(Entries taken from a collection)
+++++
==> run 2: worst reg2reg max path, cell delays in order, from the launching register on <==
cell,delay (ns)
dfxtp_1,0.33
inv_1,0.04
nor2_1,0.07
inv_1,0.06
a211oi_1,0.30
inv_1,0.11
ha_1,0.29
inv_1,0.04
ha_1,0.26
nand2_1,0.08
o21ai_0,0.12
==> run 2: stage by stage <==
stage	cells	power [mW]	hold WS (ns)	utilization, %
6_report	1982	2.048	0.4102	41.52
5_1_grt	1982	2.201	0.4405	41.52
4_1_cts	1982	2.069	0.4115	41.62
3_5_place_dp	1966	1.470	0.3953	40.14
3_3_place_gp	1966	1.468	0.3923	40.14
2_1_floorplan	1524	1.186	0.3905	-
$ cat config.mk
export PLATFORM = sky130hd
export DESIGN_NAME = sgw_strap_gpio_wake
export DESIGN_NICKNAME = d
export VERILOG_FILES = /design/src/hdl/sgw_pkg.sv /design/src/hdl/sgw_strap_gpio_wake.sv /design/src/hdl/sgw_sync2.sv
export VERILOG_INCLUDE_DIRS = /design/src /design/src/hdl
export SDC_FILE = /design/constraint.sdc
export NUM_CORES = 1
export LEC_CHECK = 0
export ABC_AREA = 1
export BUFFER_PORTS_ARGS = -buffer_cell sky130_fd_sc_hd__buf_2
export CAP_MARGIN = 10
export CORE_MARGIN = 1.5
export CORE_UTILIZATION = 55
export CTS_BUF_LIST = sky130_fd_sc_hd__clkbuf_8
export CTS_CLUSTER_DIAMETER = 50
export DETAILED_ROUTE_END_ITERATION = 8
export PLACE_DENSITY = 0.94
export SYNTH_ARGS = -nofsm -noshare
export SYNTH_HDL_FRONTEND = slang
export SYNTH_SLANG_ARGS = --single-unit
$ cat constraint.sdc
create_clock -name i_clk -period 1.9 [get_ports i_clk]
set_clock_uncertainty 0.05 [all_clocks]
set_input_delay 0.285 -clock i_clk [delete_from_list [all_inputs] [get_ports i_clk]]
set_output_delay 0.285 -clock i_clk [all_outputs]
set_load 0.01 [all_outputs]
==> config.mk <==
export PLATFORM = sky130hd
export DESIGN_NAME = parallel_port_addr_status
export DESIGN_NICKNAME = d
export VERILOG_FILES = /design/src/rtl/pport_pkg.sv /design/src/rtl/parallel_port_addr_status.sv
export SDC_FILE = /design/constraint.sdc
export NUM_CORES = 1
export LEC_CHECK = 0
export BUFFER_PORTS_ARGS = -buffer_cell sky130_fd_sc_hd__buf_2
export CAP_MARGIN = 25
export CORE_ASPECT_RATIO = 2
export CORE_MARGIN = 2
export CORE_UTILIZATION = 40
export CTS_CLUSTER_SIZE = 14
export DETAILED_ROUTE_END_ITERATION = 10
export PLACE_DENSITY = 0.72
export SLEW_MARGIN = 20
export SYNTH_ARGS = -nofsm -noshare
export SYNTH_HDL_FRONTEND = slang
export SYNTH_SLANG_ARGS = --single-unit
==> constraint.sdc <==
create_clock -name sys_clk -period 2.03 [get_ports sys_clk]
set_input_delay 0.203 -clock sys_clk [delete_from_list [all_inputs] [get_ports sys_clk]]
set_output_delay 0.203 -clock sys_clk [all_outputs]
set_load 0.01 [all_outputs]
==> src/rtl/pport_pkg.sv <==
// Purpose: Constants and types for the parallel port address/status block
// Assumes: Classic Wishbone, 32-bit data, registers in low 16 bits
// Notes:   Register offsets are byte addresses
package pport_pkg;

  ////////////////////////////////////////////////////////////////////////////
  // Register map (byte addresses)
  localparam logic [5:0] OFF_CTRL    = 6'h00; // Mode, irq, step fields
  localparam logic [5:0] OFF_ADDR    = 6'h04; // port_target_address
  localparam logic [5:0] OFF_PADEN   = 6'h08; // port_pad_enable
  localparam logic [5:0] OFF_STAT    = 6'h0C; // port_buffer_status
  localparam logic [5:0] OFF_PADCFG  = 6'h10; // pad_input_config
  localparam logic [5:0] OFF_IRQSTAT = 6'h14; // Sticky event status
  localparam logic [5:0] OFF_IRQCLR  = 6'h18; // Write one to clear
  localparam logic [5:0] OFF_IRQEN   = 6'h1C; // Event enable
  localparam logic [5:0] OFF_IBUF    = 6'h20; // Input buffers 0..3
  localparam logic [5:0] OFF_OUTPUT_UNDERFLOW_FLAG    = 6'h30; // Output buffers 0..3

  ////////////////////////////////////////////////////////////////////////////
  // Field positions and masks
  localparam int          ADDR_TOP_BIT = 15;
  localparam int          ADDR_CS_BIT  = 14;
  localparam logic [15:0] ADDR_LOW_MSK = 16'h3FFF;
  localparam logic [15:0] PADEN_MSK    = 16'h47FF;
  localparam logic [15:0] PADEN_MID    = 16'h07FC; // Pads 10..2
  localparam logic [15:0] PADCFG_MSK   = 16'h0003;
  localparam logic [15:0] CTRL_MSK     = 16'h007F;
  localparam logic [15:0] STEP_MSK     = 16'h07FF; // Eleven-bit stepping
  localparam int          PAD14_BIT    = 14;
  localparam int          STAT_IBF     = 15;
  localparam int          STAT_INPUT_OVERFLOW_FLAG    = 14;
  localparam int          STAT_IBF0    = 8;
  localparam int          STAT_OBE     = 7;
  localparam int          STAT_OUTPUT_UNDERFLOW_FLAG    = 6;
  localparam int          STAT_OBE0    = 0;
  localparam int          NBUF         = 4;
  localparam int          NEVT         = 5;

  ////////////////////////////////////////////////////////////////////////////
  // Encodings
  localparam logic [1:0] MODE_LEGACY  = 2'h0;
  localparam logic [1:0] MODE_ENH     = 2'h1;
  localparam logic [1:0] MODE_MASTER2 = 2'h2;
  localparam logic [1:0] MODE_MASTER1 = 2'h3;
  localparam logic [1:0] IRQ_NONE     = 2'h0;
  localparam logic [1:0] IRQ_CYCLE    = 2'h1;
  localparam logic [1:0] IRQ_BUF3     = 2'h3;
  localparam logic [1:0] STEP_INC     = 2'h1;
  localparam logic [1:0] STEP_DEC     = 2'h2;
  localparam logic [1:0] LAST_BUF     = 2'h3;
  // Event bits: 0 overflow, 1 underflow, 2 all-full, 3 all-empty, 4 port irq
  localparam int EV_OVF = 0;
  localparam int EV_UNF = 1;
  localparam int EV_FUL = 2;
  localparam int EV_EMP = 3;
  localparam int EV_IRQ = 4;
  localparam logic [15:0] STAT_RESET = 16'h008F;

  ////////////////////////////////////////////////////////////////////////////
  // Bundles
  typedef struct packed {
    logic       cyc;   // Cycle
    logic       stb;   // Strobe
    logic       we;    // Write
    logic [3:0] sel;   // Byte lanes
    logic [5:0] adr;   // Byte address
    logic [31:0] dat;  // Write data
  } wb_req_s;

  typedef struct packed {
    logic       strobe; // Synchronised access strobe (pre-edge)
    logic       write;  // Synchronised direction, 1 = host writes
    logic [1:0] sel;    // Synchronised buffer select
    logic [7:0] data;   // Synchronised host data
  } host_in_s;

endpackage

==> src/rtl/parallel_port_addr_status.sv <==
// Purpose: Address, pad enable and buffer status of a parallel port
// Assumes: Host pins are asynchronous; all sampled through two flops
// Notes:   Host access counted on rising edge of the synchronised strobe
`timescale 1ns/1ps
module parallel_port_addr_status #(
  parameter bit SMALL_PKG = 1'b0 // Package without address pads 10..2
) (
  input  wire logic              sys_clk,       // 40 MHz clock
  input  wire logic              rst_n,         // Sync reset, active low
  input  wire logic              wb_cyc_i,      // Wishbone cycle
  input  wire logic              wb_stb_i,      // Wishbone strobe
  input  wire logic              wb_we_i,       // Wishbone write
  input  wire logic [3:0]        wb_sel_i,      // Wishbone byte select
  input  wire logic [5:0]        wb_adr_i,      // Wishbone byte address
  input  wire logic [31:0]       wb_dat_i,      // Wishbone write data
  output logic      [31:0]       wb_dat_o,      // Wishbone read data
  output logic                   wb_ack_o,      // Wishbone ack
  input  wire logic              hostStrobe,    // Host access strobe pin
  input  wire logic              hostWrite,     // Host direction pin
  input  wire logic [1:0]        hostSel,       // Host buffer select pins
  input  wire logic [7:0]        hostData,      // Host data pins
  output logic      [7:0]        hostDataOut,   // Data to host
  output logic      [15:0]       addrOut,       // Port address value
  output logic                   chipSelect,    // Chip select one level
  output logic      [15:0]       padOwned,      // Pads owned by port
  output logic                   inputThreshold,// Input threshold select
  output logic                   clockPinSource,// Clock pin source select
  output logic      [1:0]        portMode,      // Port mode field
  output logic                   irq            // Level interrupt
);

  ////////////////////////////////////////////////////////////////////////////
  // State of the block, all but the pad ownership register padReg
  typedef struct packed {
    logic [15:0]        ctrl;     // Mode, irq mode, step mode
    logic [15:0]        addr;     // port_target_address
    logic [15:0]        paden;    // port_pad_enable
    logic [15:0]        padcfg;   // pad_input_config
    logic               input_overflow_flag;     // Input overflow sticky
    logic               output_underflow_flag;     // Output underflow sticky
    logic [3:0]         ifull;    // Per-buffer input full
    logic [3:0]         oempty;   // Per-buffer output empty
    logic [3:0][7:0]    ibuf;     // Input bytes
    logic [3:0][7:0]    obuf8;    // Output bytes
    logic [4:0]         evt;      // Sticky interrupt status
    logic [4:0]         evtEn;    // Interrupt enable
    pport_pkg::host_in_s s1;      // First sync stage
    pport_pkg::host_in_s s2;      // Second sync stage
    logic               strbOld;  // Last strobe for edge detect
    logic [7:0]         hOut;     // Data to host
    logic [31:0]        rdat;     // Bus read data
    logic               ack;      // Bus ack
    logic               irqOut;   // Interrupt output
  } state_s;

  state_s stReg;  // Registered state
  state_s stNext; // Next state

  ////////////////////////////////////////////////////////////////////////////
  // Combinational next state
  always_comb
  begin
    logic        busHit;
    logic        wr;
    logic        rd;
    logic [15:0] wv;
    logic [15:0] rv;
    logic        hAcc;
    logic [1:0]  bsel;
    logic [1:0]  mode;
    logic [3:0]  rdIb;
    logic [3:0]  wrOb;
    logic [4:0]  evNow;
    busHit  = 1'b0;
    wr      = 1'b0;
    rd      = 1'b0;
    wv      = 16'h0000;
    rv      = 16'h0000;
    hAcc    = 1'b0;
    bsel    = 2'h0;
    mode    = 2'h0;
    rdIb    = 4'h0;
    wrOb    = 4'h0;
    evNow   = 5'h00;
    stNext  = stReg;

    // Host pins through two flops; only stage two is read
    stNext.s1      = {hostStrobe, hostWrite, hostSel, hostData};
    stNext.s2      = stReg.s1;
    stNext.strbOld = stReg.s2.strobe;
    hAcc = stReg.s2.strobe && !stReg.strbOld;
    mode = stReg.ctrl[1:0];

    // Bus access: one wait state, ack pulses a single cycle
    busHit = wb_cyc_i && wb_stb_i && !stReg.ack;
    wr     = busHit && wb_we_i;
    rd     = busHit && !wb_we_i;
    wv     = {wb_sel_i[1] ? wb_dat_i[15:8] : 8'h00,
              wb_sel_i[0] ? wb_dat_i[7:0]  : 8'h00};
    stNext.ack = busHit;

    // Buffer select: address lines in addressed mode, else step order
    if (mode == pport_pkg::MODE_ENH)
    begin
      bsel = stReg.s2.sel;
    end
    else
    begin
      bsel = stReg.addr[1:0];
    end

    // Host side of the buffers (slave modes only)
    if (hAcc && !mode[1])
    begin
      if (stReg.s2.write)
      begin
        if (stReg.ifull[bsel])
        begin
          stNext.input_overflow_flag = 1'b1;
          evNow[pport_pkg::EV_OVF] = 1'b1;
        end
        else
        begin
          stNext.ibuf[bsel]  = stReg.s2.data;
          stNext.ifull[bsel] = 1'b1;
        end
      end
      else
      begin
        if (stReg.oempty[bsel])
        begin
          stNext.output_underflow_flag = 1'b1;
          evNow[pport_pkg::EV_UNF] = 1'b1;
        end
        else
        begin
          stNext.oempty[bsel] = 1'b1;
        end
        stNext.hOut = stReg.obuf8[bsel];
      end
      // Interrupt request according to irq mode
      if (stReg.ctrl[3:2] == pport_pkg::IRQ_CYCLE)
      begin
        evNow[pport_pkg::EV_IRQ] = 1'b1;
      end
      else if (stReg.ctrl[3:2] == pport_pkg::IRQ_BUF3 &&
               bsel == pport_pkg::LAST_BUF)
      begin
        evNow[pport_pkg::EV_IRQ] = 1'b1;
      end
      // Address stepping after each cycle, eleven bits wide
      if (stReg.ctrl[5:4] == pport_pkg::STEP_INC)
      begin
        stNext.addr = (stReg.addr & ~pport_pkg::STEP_MSK) |
          ((stReg.addr + 16'h0001) & pport_pkg::STEP_MSK);
      end
      else if (stReg.ctrl[5:4] == pport_pkg::STEP_DEC)
      begin
        stNext.addr = (stReg.addr & ~pport_pkg::STEP_MSK) |
          ((stReg.addr - 16'h0001) & pport_pkg::STEP_MSK);
      end
    end

    // Software buffer side
    for (int i = 0; i < pport_pkg::NBUF; i++)
    begin
      rdIb[i] = rd && wb_adr_i == pport_pkg::OFF_IBUF + 6'(4 * i);
      wrOb[i] = wr && wb_adr_i == pport_pkg::OFF_OUTPUT_UNDERFLOW_FLAG + 6'(4 * i);
      // A host fill landing in the same cycle beats the read clear,
      // otherwise the fresh byte would be lost unseen
      if (rdIb[i] && !(stNext.ifull[i] && !stReg.ifull[i]))
      begin
        stNext.ifull[i] = 1'b0;
      end
      if (wrOb[i] && wb_sel_i[0])
      begin
        stNext.obuf8[i]  = wb_dat_i[7:0];
        stNext.oempty[i] = 1'b0;
      end
    end

    // Register writes; unimplemented bits masked off
    if (wr)
    begin
      case (wb_adr_i)
        pport_pkg::OFF_CTRL:   stNext.ctrl   = wv & pport_pkg::CTRL_MSK;
        pport_pkg::OFF_ADDR:   stNext.addr   = wv;
        pport_pkg::OFF_PADEN:  stNext.paden  = wv & pport_pkg::PADEN_MSK;
        pport_pkg::OFF_PADCFG: stNext.padcfg = wv & pport_pkg::PADCFG_MSK;
        pport_pkg::OFF_STAT:
        begin
          // Software may only clear the sticky flags; hardware set wins
          if (!wv[pport_pkg::STAT_INPUT_OVERFLOW_FLAG] && !evNow[pport_pkg::EV_OVF])
          begin
            stNext.input_overflow_flag = 1'b0;
          end
          if (!wv[pport_pkg::STAT_OUTPUT_UNDERFLOW_FLAG] && !evNow[pport_pkg::EV_UNF])
          begin
            stNext.output_underflow_flag = 1'b0;
          end
        end
        pport_pkg::OFF_IRQCLR: stNext.evt  = stReg.evt & ~wv[4:0];
        pport_pkg::OFF_IRQEN:  stNext.evtEn = wv[4:0];
        default: ;
      endcase
    end

    // Aggregate events, set beats clear
    evNow[pport_pkg::EV_FUL] = &stNext.ifull && !(&stReg.ifull);
    evNow[pport_pkg::EV_EMP] = &stNext.oempty && !(&stReg.oempty);
    stNext.evt    = stNext.evt | evNow;
    stNext.irqOut = |(stNext.evt & stNext.evtEn);

    // Register reads; unmapped addresses read zero
    case (wb_adr_i)
      pport_pkg::OFF_CTRL:    rv = stReg.ctrl;
      pport_pkg::OFF_ADDR:    rv = stReg.addr;
      pport_pkg::OFF_PADEN:   rv = stReg.paden;
      pport_pkg::OFF_PADCFG:  rv = stReg.padcfg;
      pport_pkg::OFF_STAT:
      begin
        rv[pport_pkg::STAT_IBF]  = &stReg.ifull;
        rv[pport_pkg::STAT_INPUT_OVERFLOW_FLAG] = stReg.input_overflow_flag;
        rv[pport_pkg::STAT_IBF0 +: 4] = stReg.ifull;
        rv[pport_pkg::STAT_OBE]  = &stReg.oempty;
        rv[pport_pkg::STAT_OUTPUT_UNDERFLOW_FLAG] = stReg.output_underflow_flag;
        rv[pport_pkg::STAT_OBE0 +: 4] = stReg.oempty;
      end
      pport_pkg::OFF_IRQSTAT: rv = {11'h000, stReg.evt};
      pport_pkg::OFF_IRQEN:   rv = {11'h000, stReg.evtEn};
      default:
      begin
        for (int i = 0; i < pport_pkg::NBUF; i++)
        begin
          if (wb_adr_i == pport_pkg::OFF_IBUF + 6'(4 * i))
          begin
            rv = {8'h00, stReg.ibuf[i]};
          end
          if (wb_adr_i == pport_pkg::OFF_OUTPUT_UNDERFLOW_FLAG + 6'(4 * i))
          begin
            rv = {8'h00, stReg.obuf8[i]};
          end
        end
      end
    endcase
    stNext.rdat = rd ? {16'h0000, rv} : 32'h0000_0000;

    // Reset values
    if (!rst_n)
    begin
      stNext        = '0;
      stNext.oempty = pport_pkg::STAT_RESET[pport_pkg::STAT_OBE0 +: 4];
    end
  end

  ////////////////////////////////////////////////////////////////////////////
  // State register
  always_ff @(posedge sys_clk)
  begin
    stReg <= stNext;
  end

  ////////////////////////////////////////////////////////////////////////////
  // Pad ownership register, outputs straight from flops
  logic [15:0] padReg;  // Owned pads
  logic [15:0] padNext; // Next owned pads
  // Small package: no pads 10..2 exist, so their enables own nothing
  always_comb
  begin
    padNext = (SMALL_PKG ? ~pport_pkg::PADEN_MID : 16'hFFFF) & stNext.paden;
  end
  always_ff @(posedge sys_clk)
  begin
    padReg <= padNext;
  end

  assign wb_dat_o       = stReg.rdat;
  assign wb_ack_o       = stReg.ack;
  assign hostDataOut    = stReg.hOut;
  assign addrOut        = stReg.addr;
  assign chipSelect     = stReg.addr[pport_pkg::ADDR_CS_BIT];
  assign padOwned       = padReg;
  assign inputThreshold = stReg.padcfg[0];
  assign clockPinSource = stReg.padcfg[1];
  assign portMode       = stReg.ctrl[1:0];
  assign irq            = stReg.irqOut;

endmodule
+++++
### INSTRUCTIONS FOR THE TASK:
Only the lines above starting at the line that holds "export DETAILED_ROUTE_END_ITERATION = 10" and ending at the line that holds "localparam logic [15:0] PADEN_MSK" are to be repeated, exactly and in full.

### EXERCISE RESULT:
export DETAILED_ROUTE_END_ITERATION = 10
export PLACE_DENSITY = 0.72
export SLEW_MARGIN = 20
export SYNTH_ARGS = -nofsm -noshare
export SYNTH_HDL_FRONTEND = slang
export SYNTH_SLANG_ARGS = --single-unit
==> constraint.sdc <==
create_clock -name sys_clk -period 2.03 [get_ports sys_clk]
set_input_delay 0.203 -clock sys_clk [delete_from_list [all_inputs] [get_ports sys_clk]]
set_output_delay 0.203 -clock sys_clk [all_outputs]
set_load 0.01 [all_outputs]
==> src/rtl/pport_pkg.sv <==
// Purpose: Constants and types for the parallel port address/status block
// Assumes: Classic Wishbone, 32-bit data, registers in low 16 bits
// Notes:   Register offsets are byte addresses
package pport_pkg;

  ////////////////////////////////////////////////////////////////////////////
  // Register map (byte addresses)
  localparam logic [5:0] OFF_CTRL    = 6'h00; // Mode, irq, step fields
  localparam logic [5:0] OFF_ADDR    = 6'h04; // port_target_address
  localparam logic [5:0] OFF_PADEN   = 6'h08; // port_pad_enable
  localparam logic [5:0] OFF_STAT    = 6'h0C; // port_buffer_status
  localparam logic [5:0] OFF_PADCFG  = 6'h10; // pad_input_config
  localparam logic [5:0] OFF_IRQSTAT = 6'h14; // Sticky event status
  localparam logic [5:0] OFF_IRQCLR  = 6'h18; // Write one to clear
  localparam logic [5:0] OFF_IRQEN   = 6'h1C; // Event enable
  localparam logic [5:0] OFF_IBUF    = 6'h20; // Input buffers 0..3
  localparam logic [5:0] OFF_OUTPUT_UNDERFLOW_FLAG    = 6'h30; // Output buffers 0..3

  ////////////////////////////////////////////////////////////////////////////
  // Field positions and masks
  localparam int          ADDR_TOP_BIT = 15;
  localparam int          ADDR_CS_BIT  = 14;
  localparam logic [15:0] ADDR_LOW_MSK = 16'h3FFF;
  localparam logic [15:0] PADEN_MSK    = 16'h47FF;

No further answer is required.